## Data for this task
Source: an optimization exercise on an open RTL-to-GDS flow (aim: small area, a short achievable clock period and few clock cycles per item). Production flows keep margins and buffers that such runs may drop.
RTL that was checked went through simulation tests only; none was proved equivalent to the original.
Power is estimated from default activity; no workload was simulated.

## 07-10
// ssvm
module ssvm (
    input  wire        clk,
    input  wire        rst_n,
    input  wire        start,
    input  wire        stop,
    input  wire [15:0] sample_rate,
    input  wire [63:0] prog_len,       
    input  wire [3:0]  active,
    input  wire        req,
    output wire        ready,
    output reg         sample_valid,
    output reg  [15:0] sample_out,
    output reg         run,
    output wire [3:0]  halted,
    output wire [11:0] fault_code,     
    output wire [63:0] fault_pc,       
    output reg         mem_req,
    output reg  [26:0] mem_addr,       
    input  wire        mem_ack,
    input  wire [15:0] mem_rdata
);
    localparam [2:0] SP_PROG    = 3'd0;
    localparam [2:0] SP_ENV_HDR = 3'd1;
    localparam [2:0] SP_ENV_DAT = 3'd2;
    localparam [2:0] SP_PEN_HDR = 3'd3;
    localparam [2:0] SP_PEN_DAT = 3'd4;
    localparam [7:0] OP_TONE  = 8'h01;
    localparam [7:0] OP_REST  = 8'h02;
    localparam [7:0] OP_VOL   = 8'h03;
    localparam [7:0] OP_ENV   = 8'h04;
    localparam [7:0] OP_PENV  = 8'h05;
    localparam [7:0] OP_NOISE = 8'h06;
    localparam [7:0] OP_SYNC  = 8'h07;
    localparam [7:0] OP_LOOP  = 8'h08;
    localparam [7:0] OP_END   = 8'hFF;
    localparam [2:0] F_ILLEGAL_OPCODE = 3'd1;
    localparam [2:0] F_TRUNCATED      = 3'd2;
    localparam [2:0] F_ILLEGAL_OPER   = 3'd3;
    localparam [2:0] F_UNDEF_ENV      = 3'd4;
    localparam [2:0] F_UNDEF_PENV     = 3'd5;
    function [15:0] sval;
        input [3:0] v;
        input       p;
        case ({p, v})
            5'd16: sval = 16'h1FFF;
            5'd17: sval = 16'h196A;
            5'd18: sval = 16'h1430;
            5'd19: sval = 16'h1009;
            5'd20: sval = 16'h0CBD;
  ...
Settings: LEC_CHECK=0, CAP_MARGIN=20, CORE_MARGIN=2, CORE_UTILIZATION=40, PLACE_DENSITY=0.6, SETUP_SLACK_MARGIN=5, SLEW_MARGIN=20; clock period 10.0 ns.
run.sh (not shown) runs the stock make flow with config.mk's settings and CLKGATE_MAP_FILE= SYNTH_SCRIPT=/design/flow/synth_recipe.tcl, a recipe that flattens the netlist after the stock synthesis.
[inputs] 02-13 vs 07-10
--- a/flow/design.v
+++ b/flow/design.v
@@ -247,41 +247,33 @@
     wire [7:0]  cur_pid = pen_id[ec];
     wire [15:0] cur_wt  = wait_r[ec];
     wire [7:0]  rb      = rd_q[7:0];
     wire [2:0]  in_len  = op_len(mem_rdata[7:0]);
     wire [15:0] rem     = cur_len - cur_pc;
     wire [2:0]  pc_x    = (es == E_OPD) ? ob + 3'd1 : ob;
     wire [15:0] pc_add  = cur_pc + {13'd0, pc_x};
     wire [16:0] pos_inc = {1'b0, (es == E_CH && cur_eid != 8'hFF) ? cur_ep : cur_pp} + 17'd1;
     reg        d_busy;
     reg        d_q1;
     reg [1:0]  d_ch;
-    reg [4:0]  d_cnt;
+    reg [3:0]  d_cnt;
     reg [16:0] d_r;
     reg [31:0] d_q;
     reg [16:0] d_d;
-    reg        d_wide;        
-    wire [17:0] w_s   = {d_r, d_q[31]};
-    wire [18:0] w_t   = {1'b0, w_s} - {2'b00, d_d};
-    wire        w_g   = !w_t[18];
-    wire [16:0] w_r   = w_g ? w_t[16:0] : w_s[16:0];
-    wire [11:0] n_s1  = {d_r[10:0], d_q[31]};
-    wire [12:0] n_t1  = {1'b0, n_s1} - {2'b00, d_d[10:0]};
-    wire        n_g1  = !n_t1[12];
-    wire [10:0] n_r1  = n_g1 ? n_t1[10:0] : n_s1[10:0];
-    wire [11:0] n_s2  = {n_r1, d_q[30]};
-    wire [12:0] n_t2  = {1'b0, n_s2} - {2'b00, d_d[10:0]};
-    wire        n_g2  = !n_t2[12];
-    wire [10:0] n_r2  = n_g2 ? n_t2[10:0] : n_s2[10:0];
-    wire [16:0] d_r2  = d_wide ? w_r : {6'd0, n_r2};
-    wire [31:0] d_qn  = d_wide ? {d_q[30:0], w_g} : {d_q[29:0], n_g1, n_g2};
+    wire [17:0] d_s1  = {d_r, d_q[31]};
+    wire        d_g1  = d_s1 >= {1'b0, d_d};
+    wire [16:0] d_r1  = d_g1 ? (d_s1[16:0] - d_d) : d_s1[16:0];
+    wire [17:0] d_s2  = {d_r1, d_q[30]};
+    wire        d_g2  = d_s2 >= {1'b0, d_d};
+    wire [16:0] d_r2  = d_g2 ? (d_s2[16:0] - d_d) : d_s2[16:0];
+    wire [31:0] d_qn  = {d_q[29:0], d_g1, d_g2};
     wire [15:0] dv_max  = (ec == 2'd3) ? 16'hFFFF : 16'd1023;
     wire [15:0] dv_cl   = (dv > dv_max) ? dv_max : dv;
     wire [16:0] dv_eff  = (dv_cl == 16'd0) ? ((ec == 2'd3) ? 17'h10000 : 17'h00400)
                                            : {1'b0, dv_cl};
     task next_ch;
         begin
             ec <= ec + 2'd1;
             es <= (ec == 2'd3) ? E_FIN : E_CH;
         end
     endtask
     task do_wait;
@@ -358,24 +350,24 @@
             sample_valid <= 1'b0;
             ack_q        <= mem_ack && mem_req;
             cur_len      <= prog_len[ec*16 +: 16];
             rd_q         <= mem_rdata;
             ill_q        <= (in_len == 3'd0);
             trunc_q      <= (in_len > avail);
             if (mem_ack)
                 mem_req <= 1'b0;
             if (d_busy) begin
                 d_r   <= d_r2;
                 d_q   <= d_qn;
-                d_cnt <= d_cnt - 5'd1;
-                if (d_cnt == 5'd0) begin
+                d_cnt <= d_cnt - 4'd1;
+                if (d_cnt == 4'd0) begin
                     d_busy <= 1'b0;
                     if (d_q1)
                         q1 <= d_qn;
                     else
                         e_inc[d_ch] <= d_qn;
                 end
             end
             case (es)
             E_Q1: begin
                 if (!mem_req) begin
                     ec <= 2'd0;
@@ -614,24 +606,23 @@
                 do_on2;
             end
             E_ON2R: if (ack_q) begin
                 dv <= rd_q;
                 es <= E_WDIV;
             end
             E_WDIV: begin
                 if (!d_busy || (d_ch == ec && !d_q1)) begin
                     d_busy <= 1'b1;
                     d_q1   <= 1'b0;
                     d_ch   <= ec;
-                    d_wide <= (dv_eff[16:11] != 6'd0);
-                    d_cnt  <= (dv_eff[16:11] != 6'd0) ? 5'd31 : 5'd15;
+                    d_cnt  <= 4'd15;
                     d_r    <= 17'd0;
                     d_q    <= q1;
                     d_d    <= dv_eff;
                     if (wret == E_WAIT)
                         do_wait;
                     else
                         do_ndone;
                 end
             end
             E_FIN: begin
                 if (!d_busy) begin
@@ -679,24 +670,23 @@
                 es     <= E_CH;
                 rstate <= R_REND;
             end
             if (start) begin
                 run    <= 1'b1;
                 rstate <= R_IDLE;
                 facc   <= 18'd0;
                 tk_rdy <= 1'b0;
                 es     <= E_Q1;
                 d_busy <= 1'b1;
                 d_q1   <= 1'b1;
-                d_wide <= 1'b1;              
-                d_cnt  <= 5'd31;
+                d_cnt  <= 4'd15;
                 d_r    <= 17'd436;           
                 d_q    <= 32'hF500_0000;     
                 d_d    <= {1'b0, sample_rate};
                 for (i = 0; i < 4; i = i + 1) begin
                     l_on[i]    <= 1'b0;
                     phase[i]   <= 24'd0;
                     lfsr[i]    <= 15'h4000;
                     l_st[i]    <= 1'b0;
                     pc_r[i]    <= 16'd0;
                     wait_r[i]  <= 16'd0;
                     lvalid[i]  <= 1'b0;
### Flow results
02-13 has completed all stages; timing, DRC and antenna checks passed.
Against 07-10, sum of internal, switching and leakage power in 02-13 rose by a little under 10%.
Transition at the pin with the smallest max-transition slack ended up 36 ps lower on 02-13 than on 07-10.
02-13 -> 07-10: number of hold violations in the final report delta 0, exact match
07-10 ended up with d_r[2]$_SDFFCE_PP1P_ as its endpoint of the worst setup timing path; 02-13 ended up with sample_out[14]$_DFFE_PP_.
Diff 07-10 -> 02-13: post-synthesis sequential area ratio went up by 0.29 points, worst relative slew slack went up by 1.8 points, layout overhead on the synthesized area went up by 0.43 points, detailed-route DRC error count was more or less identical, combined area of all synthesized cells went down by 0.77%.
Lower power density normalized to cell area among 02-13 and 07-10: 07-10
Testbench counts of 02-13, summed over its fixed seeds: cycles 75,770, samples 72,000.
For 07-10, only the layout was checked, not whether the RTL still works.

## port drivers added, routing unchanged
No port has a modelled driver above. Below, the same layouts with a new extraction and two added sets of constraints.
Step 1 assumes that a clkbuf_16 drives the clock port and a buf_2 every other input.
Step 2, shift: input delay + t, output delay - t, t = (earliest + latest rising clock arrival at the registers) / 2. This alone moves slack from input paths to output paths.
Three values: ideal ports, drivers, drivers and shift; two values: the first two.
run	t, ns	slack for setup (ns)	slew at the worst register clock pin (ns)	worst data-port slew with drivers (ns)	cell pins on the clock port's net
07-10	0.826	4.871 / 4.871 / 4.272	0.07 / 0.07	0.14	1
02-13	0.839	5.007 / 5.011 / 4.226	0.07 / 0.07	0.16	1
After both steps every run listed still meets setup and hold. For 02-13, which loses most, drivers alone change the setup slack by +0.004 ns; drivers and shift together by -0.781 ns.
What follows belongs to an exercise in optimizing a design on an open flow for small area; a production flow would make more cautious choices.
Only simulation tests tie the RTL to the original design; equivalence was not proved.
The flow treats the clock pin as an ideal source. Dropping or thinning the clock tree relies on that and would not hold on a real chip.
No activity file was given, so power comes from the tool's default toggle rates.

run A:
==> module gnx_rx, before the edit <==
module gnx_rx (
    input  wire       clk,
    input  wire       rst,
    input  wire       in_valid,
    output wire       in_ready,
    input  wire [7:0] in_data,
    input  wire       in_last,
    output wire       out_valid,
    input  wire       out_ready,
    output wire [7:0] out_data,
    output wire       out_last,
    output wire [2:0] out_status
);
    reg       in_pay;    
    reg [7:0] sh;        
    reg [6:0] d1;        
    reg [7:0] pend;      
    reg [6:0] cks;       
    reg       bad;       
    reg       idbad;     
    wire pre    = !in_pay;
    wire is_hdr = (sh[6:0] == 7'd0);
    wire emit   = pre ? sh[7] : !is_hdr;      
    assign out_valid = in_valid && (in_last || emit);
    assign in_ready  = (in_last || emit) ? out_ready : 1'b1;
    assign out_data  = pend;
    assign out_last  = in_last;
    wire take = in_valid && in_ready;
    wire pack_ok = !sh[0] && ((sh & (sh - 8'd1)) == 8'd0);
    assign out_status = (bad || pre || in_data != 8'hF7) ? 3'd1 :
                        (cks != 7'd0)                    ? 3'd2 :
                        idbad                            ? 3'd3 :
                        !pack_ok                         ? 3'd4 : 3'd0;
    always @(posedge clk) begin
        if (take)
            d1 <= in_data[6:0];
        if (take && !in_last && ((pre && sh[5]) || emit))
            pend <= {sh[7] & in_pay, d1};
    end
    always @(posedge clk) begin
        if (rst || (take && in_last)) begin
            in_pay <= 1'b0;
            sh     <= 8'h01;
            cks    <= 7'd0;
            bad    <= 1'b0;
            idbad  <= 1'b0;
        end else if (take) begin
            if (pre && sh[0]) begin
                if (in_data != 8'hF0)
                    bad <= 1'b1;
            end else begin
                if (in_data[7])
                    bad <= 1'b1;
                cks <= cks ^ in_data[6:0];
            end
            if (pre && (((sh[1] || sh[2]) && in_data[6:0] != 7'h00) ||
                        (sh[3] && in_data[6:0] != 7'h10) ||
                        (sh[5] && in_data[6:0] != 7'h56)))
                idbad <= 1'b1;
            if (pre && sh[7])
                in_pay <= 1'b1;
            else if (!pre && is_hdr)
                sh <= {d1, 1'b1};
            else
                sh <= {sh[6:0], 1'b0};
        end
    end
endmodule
* * *
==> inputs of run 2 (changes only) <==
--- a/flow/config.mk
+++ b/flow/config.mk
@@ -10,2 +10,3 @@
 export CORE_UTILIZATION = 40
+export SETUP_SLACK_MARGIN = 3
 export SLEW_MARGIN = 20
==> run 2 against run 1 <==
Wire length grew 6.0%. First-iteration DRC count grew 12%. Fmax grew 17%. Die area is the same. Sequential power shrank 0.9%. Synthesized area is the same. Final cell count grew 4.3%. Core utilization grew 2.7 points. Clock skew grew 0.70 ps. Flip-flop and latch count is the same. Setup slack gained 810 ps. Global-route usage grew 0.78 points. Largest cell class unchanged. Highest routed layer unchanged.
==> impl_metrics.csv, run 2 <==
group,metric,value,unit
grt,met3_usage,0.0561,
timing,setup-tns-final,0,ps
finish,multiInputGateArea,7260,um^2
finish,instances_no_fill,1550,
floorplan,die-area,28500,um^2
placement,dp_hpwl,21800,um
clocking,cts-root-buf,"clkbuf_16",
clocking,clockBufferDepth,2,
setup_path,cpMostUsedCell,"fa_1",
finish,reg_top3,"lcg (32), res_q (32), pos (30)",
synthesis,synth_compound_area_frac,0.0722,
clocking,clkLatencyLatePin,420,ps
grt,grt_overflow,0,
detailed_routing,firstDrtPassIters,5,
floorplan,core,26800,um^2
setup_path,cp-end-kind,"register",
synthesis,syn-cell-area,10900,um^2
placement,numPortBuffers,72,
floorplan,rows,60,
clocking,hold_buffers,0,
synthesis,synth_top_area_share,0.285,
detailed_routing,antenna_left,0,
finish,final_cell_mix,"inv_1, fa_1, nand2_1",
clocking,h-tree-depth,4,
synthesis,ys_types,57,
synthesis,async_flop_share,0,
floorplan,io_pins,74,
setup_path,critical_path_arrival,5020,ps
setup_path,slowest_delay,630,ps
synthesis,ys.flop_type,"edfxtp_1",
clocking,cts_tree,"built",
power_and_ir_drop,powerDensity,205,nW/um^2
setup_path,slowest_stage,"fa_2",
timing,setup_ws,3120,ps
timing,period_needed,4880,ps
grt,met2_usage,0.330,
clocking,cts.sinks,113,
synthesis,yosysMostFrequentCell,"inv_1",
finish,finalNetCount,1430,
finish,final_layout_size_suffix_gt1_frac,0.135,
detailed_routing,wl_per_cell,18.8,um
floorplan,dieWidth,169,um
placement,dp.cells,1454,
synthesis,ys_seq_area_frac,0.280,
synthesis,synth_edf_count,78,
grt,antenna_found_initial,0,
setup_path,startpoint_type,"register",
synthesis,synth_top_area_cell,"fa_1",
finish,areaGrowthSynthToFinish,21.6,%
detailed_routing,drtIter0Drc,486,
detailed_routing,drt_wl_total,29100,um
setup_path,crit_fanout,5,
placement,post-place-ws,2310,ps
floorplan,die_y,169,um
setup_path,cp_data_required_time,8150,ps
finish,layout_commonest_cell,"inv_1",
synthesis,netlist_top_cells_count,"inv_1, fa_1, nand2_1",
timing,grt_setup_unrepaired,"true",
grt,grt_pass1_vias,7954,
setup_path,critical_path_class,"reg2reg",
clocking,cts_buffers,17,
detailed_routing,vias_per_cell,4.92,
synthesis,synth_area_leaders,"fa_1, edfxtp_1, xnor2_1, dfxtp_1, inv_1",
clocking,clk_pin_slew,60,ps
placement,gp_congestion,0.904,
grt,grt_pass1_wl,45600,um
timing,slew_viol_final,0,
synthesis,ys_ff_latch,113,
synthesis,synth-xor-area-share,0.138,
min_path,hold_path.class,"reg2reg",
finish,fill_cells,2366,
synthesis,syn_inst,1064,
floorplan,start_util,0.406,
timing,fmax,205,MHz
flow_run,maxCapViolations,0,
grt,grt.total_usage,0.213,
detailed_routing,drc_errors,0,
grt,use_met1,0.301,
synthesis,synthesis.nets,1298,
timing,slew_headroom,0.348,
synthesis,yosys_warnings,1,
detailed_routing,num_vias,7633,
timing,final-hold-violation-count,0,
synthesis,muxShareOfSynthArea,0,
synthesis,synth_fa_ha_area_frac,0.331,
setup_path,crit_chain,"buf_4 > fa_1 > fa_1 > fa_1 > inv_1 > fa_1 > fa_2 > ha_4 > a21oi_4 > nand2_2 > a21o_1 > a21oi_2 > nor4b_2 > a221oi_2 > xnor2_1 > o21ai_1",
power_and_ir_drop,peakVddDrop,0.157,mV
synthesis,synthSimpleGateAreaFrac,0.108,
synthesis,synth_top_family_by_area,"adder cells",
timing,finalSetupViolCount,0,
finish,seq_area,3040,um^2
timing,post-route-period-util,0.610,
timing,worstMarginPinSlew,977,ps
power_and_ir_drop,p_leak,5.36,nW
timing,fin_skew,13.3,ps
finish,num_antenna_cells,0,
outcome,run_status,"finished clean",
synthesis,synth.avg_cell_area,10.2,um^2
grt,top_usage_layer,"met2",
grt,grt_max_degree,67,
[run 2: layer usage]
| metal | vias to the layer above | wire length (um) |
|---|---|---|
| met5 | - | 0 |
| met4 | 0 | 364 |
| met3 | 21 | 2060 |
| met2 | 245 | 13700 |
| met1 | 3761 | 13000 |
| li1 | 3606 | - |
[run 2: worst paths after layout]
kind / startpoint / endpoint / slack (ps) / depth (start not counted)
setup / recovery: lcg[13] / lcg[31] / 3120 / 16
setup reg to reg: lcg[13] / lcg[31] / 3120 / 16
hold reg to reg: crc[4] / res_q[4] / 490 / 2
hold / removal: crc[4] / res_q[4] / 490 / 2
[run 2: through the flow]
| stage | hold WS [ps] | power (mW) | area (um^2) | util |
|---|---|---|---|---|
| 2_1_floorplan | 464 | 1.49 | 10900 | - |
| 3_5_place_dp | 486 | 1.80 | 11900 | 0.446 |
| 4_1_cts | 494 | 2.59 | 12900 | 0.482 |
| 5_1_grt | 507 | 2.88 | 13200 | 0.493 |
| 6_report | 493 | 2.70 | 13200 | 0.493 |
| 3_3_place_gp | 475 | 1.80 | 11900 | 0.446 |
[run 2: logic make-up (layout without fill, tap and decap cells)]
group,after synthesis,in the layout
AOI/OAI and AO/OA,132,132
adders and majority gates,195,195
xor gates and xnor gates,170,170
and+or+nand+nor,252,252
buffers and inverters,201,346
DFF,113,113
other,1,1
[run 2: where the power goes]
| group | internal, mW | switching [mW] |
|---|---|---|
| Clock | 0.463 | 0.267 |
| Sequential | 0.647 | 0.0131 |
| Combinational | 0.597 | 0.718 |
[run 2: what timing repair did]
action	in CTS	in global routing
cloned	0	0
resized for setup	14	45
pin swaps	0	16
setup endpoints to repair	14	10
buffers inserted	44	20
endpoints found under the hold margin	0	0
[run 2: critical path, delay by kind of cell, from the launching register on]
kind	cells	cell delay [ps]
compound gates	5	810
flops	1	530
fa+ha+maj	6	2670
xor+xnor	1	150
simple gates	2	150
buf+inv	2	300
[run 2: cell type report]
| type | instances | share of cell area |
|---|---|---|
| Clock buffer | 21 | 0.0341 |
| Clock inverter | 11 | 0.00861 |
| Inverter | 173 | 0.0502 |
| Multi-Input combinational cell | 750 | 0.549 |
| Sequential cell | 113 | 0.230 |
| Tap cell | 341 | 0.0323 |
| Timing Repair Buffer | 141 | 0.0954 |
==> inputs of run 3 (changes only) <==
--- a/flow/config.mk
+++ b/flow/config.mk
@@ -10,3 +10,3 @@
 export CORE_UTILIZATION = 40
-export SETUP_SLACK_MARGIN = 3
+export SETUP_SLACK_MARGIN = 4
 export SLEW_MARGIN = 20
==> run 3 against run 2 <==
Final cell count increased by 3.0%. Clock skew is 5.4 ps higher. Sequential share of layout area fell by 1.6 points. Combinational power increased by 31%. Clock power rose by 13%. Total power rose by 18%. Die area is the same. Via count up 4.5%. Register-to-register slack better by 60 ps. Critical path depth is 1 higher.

## Problem statement
Go through the records above and count the lines with the word "kind" in them. Answer with the number only.

## Response to the task
4